[Collected data entries]
## src/rtl/spq_pkg.sv

```systemverilog
// Package with shared types and codes for the sorted priority queue.
`default_nettype none
package spq_pkg;

   localparam int CAPACITY_DEFAULT = 16;
   localparam int VALUE_W          = 32;
   localparam int STATUS_W         = 2;
   localparam int OCC_W            = 5;

   localparam logic KIND_ENQ = 1'b0;
   localparam logic KIND_DEQ = 1'b1;

   localparam logic [STATUS_W-1:0] STATUS_OK    = 2'd0;
   localparam logic [STATUS_W-1:0] STATUS_FULL  = 2'd1;
   localparam logic [STATUS_W-1:0] STATUS_EMPTY = 2'd2;

   typedef struct packed {
      logic                      enq;
      logic                      deq;
      logic signed [VALUE_W-1:0] value;
   } spq_cmd_type;

endpackage
`default_nettype wire

```

## src/rtl/spq_cell.sv

```systemverilog
// One storage cell of the sorted chain, holding a single value.
`default_nettype none
module spq_cell (
   input  wire logic                              clock,
   input  wire spq_pkg::spq_cmd_type              cmd,
   input  wire logic                              occupied,
   input  wire logic                              at_tail,
   input  wire logic                              left_place,
   input  wire logic signed [spq_pkg::VALUE_W-1:0] left_value,
   input  wire logic signed [spq_pkg::VALUE_W-1:0] right_value,
   output logic                                   place,
   output logic signed [spq_pkg::VALUE_W-1:0]      value
);

   logic signed [spq_pkg::VALUE_W-1:0] value_ff;
   logic signed [spq_pkg::VALUE_W-1:0] value_in;
   logic                               ge;

   assign ge    = occupied && (value_ff >= cmd.value);
   assign place = ge || at_tail;
   assign value = value_ff;

   always_comb begin
      value_in = value_ff;
      if (cmd.enq) begin
         if (left_place) begin
            value_in = left_value;
         end else if (place) begin
            value_in = cmd.value;
         end
      end else if (cmd.deq) begin
         value_in = right_value;
      end
   end

   always_ff @(posedge clock) begin
      value_ff <= value_in;
   end

endmodule
`default_nettype wire

```

## src/rtl/sorted_priority_queue_unit.sv

```systemverilog
// Top level of the sorted priority queue built as a chain of cells.
// A result appears in the cycle after its request transfer.
// One request is taken every cycle while the result register is free or drained.
// Each cell compares itself with the new value in parallel, so insert and removal take one step.
// Reset clears the count and the result valid flag; cell contents are not cleared.
`default_nettype none
module sorted_priority_queue_unit #(
   parameter int CAPACITY = spq_pkg::CAPACITY_DEFAULT
) (
   input  wire logic                                clock,
   input  wire logic                                reset,
   input  wire logic                                req_valid,
   output logic                                     req_ready,
   input  wire logic                                req_kind,
   input  wire logic signed [spq_pkg::VALUE_W-1:0]  req_value,
   output logic                                     rsp_valid,
   input  wire logic                                rsp_ready,
   output logic signed [spq_pkg::VALUE_W-1:0]       rsp_out_value,
   output logic                                     rsp_out_valid,
   output logic [spq_pkg::STATUS_W-1:0]             rsp_status,
   output logic [spq_pkg::OCC_W-1:0]                rsp_occupancy
);

   localparam int CNT_W = $clog2(CAPACITY + 1);

   logic [CNT_W-1:0]                    count_ff;
   logic [CNT_W-1:0]                    count_in;
   logic                                rsp_valid_ff;
   logic                                rsp_valid_in;
   logic signed [spq_pkg::VALUE_W-1:0]  out_value_ff;
   logic signed [spq_pkg::VALUE_W-1:0]  out_value_in;
   logic                                out_valid_ff;
   logic                                out_valid_in;
   logic [spq_pkg::STATUS_W-1:0]        status_ff;
   logic [spq_pkg::STATUS_W-1:0]        status_in;
   logic [spq_pkg::OCC_W-1:0]           occ_ff;
   logic [spq_pkg::OCC_W-1:0]           occ_in;

   logic                                accept;
   logic                                full;
   logic                                empty;
   spq_pkg::spq_cmd_type                cmd;
   logic                                cell_place [CAPACITY];
   logic signed [spq_pkg::VALUE_W-1:0]  cell_value [CAPACITY];

   assign req_ready = !rsp_valid_ff || rsp_ready;
   assign accept    = req_valid && req_ready;
   assign full      = (count_ff == CNT_W'(CAPACITY));
   assign empty     = (count_ff == '0);

   assign cmd.enq   = accept && (req_kind == spq_pkg::KIND_ENQ) && !full;
   assign cmd.deq   = accept && (req_kind == spq_pkg::KIND_DEQ) && !empty;
   assign cmd.value = req_value;

   genvar i;
   generate
      for (i = 0; i < CAPACITY; i++) begin : g_cell
         logic                               left_place;
         logic signed [spq_pkg::VALUE_W-1:0] left_value;
         logic signed [spq_pkg::VALUE_W-1:0] right_value;

         if (i == 0) begin : g_head
            assign left_place = 1'b0;
            assign left_value = '0;
         end else begin : g_body
            assign left_place = cell_place[i-1];
            assign left_value = cell_value[i-1];
         end

         if (i == CAPACITY - 1) begin : g_last
            assign right_value = cell_value[i];
         end else begin : g_inner
            assign right_value = cell_value[i+1];
         end

         spq_cell u_cell (
            .clock       (clock),
            .cmd         (cmd),
            .occupied    (CNT_W'(i) < count_ff),
            .at_tail     (CNT_W'(i) == count_ff),
            .left_place  (left_place),
            .left_value  (left_value),
            .right_value (right_value),
            .place       (cell_place[i]),
            .value       (cell_value[i])
         );
      end
   endgenerate

   always_comb begin
      count_in     = count_ff;
      rsp_valid_in = rsp_valid_ff;
      out_value_in = out_value_ff;
      out_valid_in = out_valid_ff;
      status_in    = status_ff;
      occ_in       = occ_ff;
      if (rsp_valid_ff && rsp_ready) begin
         rsp_valid_in = 1'b0;
      end
      if (accept) begin
         rsp_valid_in = 1'b1;
         out_value_in = '0;
         out_valid_in = 1'b0;
         status_in    = spq_pkg::STATUS_OK;
         if (req_kind == spq_pkg::KIND_ENQ) begin
            if (full) begin
               status_in = spq_pkg::STATUS_FULL;
            end else begin
               count_in = count_ff + CNT_W'(1);
            end
         end else begin
            if (empty) begin
               status_in = spq_pkg::STATUS_EMPTY;
            end else begin
               count_in     = count_ff - CNT_W'(1);
               out_value_in = cell_value[0];
               out_valid_in = 1'b1;
            end
         end
         occ_in = spq_pkg::OCC_W'(count_in);
      end
   end

   always_ff @(posedge clock) begin
      if (reset) begin
         count_ff     <= '0;
         rsp_valid_ff <= 1'b0;
      end else begin
         count_ff     <= count_in;
         rsp_valid_ff <= rsp_valid_in;
      end
   end

   always_ff @(posedge clock) begin
      out_value_ff <= out_value_in;
      out_valid_ff <= out_valid_in;
      status_ff    <= status_in;
      occ_ff       <= occ_in;
   end

   assign rsp_valid     = rsp_valid_ff;
   assign rsp_out_value = out_value_ff;
   assign rsp_out_valid = out_valid_ff;
   assign rsp_status    = status_ff;
   assign rsp_occupancy = occ_ff;

   a_count_bound: assert property (@(posedge clock) disable iff (reset)
      count_ff <= CNT_W'(CAPACITY))
      else $error("Queue count exceeds capacity.");

   a_enq_count: assert property (@(posedge clock) disable iff (reset)
      cmd.enq |=> count_ff == $past(count_ff) + CNT_W'(1))
      else $error("Accepted insert did not raise the count.");

   a_deq_result: assert property (@(posedge clock) disable iff (reset)
      cmd.deq |=> rsp_valid && rsp_out_valid && rsp_status == spq_pkg::STATUS_OK)
      else $error("Removal did not produce a valid value.");

   a_valid_ok: assert property (@(posedge clock) disable iff (reset)
      (rsp_valid && rsp_out_valid) |-> rsp_status == spq_pkg::STATUS_OK)
      else $error("Returned value carries an error status.");

endmodule
`default_nettype wire

```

_YOUR INSTRUCTIONS:_ Look through the records and count each line that holds "request". Write only the total.

_ANSWER SECTION:_ 2